▶ Task
Copy, from the material below, each line that contains the word "localparam".

▶ Excerpted records
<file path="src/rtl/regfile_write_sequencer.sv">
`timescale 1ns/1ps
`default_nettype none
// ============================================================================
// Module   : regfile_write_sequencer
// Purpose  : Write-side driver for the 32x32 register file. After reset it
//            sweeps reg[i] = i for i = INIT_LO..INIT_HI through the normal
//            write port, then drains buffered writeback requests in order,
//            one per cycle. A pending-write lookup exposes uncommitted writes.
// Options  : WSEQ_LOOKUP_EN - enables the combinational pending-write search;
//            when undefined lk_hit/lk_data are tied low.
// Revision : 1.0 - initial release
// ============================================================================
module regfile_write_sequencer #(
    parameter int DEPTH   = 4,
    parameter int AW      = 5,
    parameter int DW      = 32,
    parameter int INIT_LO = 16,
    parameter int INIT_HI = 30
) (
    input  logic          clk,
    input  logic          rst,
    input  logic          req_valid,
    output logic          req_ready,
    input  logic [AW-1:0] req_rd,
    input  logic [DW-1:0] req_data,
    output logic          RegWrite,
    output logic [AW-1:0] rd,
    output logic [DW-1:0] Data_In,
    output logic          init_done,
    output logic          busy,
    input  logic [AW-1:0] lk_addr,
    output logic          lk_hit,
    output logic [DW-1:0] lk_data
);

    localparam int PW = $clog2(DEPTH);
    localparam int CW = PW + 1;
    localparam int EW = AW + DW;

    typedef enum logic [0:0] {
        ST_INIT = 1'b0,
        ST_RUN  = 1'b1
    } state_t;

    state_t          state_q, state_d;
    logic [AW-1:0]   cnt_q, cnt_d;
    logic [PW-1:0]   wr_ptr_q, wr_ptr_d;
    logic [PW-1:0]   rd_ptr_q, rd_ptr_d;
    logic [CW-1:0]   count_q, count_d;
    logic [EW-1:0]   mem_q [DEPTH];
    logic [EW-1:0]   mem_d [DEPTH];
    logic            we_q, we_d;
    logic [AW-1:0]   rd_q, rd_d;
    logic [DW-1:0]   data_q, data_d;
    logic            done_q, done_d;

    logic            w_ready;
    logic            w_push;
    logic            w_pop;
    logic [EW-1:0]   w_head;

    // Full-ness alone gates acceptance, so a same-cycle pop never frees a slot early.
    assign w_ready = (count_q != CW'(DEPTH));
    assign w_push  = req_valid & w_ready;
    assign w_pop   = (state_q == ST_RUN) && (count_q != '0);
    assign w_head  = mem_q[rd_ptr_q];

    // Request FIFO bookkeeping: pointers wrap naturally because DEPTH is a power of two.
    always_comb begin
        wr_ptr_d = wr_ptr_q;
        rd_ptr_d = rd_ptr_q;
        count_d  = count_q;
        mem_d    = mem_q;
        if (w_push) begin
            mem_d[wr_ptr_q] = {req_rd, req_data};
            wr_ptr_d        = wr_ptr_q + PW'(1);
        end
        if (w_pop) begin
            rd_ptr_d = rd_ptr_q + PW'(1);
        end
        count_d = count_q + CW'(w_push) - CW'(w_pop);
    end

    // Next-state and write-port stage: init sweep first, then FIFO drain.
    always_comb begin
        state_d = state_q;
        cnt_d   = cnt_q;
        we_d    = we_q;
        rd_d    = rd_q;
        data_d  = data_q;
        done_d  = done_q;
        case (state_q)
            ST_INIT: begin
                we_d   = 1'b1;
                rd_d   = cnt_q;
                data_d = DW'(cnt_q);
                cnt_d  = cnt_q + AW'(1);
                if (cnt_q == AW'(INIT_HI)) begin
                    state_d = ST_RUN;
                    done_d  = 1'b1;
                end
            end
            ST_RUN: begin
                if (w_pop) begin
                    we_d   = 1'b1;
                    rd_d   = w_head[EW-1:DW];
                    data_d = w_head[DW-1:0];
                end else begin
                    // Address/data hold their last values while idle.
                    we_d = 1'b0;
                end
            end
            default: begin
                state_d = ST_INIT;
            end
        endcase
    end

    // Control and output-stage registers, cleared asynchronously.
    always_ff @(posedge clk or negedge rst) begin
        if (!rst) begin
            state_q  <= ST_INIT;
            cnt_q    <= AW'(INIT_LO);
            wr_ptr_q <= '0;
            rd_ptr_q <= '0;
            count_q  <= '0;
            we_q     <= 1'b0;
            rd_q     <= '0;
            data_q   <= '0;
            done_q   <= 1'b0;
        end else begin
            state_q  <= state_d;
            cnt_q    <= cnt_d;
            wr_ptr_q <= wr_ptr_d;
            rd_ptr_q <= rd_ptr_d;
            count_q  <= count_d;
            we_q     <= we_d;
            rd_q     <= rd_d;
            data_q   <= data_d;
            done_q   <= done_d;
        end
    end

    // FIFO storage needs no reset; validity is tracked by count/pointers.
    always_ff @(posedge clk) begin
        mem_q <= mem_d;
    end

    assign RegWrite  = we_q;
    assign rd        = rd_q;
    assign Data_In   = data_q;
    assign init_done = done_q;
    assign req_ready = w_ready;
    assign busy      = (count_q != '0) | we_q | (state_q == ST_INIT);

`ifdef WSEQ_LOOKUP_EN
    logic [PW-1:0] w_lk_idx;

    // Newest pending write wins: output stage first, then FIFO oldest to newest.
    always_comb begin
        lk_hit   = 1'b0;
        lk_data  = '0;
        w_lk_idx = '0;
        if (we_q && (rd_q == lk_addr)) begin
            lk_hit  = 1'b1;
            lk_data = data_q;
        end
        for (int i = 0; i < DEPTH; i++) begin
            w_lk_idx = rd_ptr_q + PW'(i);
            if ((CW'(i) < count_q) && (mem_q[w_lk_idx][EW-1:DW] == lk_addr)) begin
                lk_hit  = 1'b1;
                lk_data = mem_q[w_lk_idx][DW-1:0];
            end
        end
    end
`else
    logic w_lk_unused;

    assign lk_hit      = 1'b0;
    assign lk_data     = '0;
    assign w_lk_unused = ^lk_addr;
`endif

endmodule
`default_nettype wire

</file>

▶ Answer for the task
    localparam int PW = $clog2(DEPTH);
    localparam int CW = PW + 1;
    localparam int EW = AW + DW;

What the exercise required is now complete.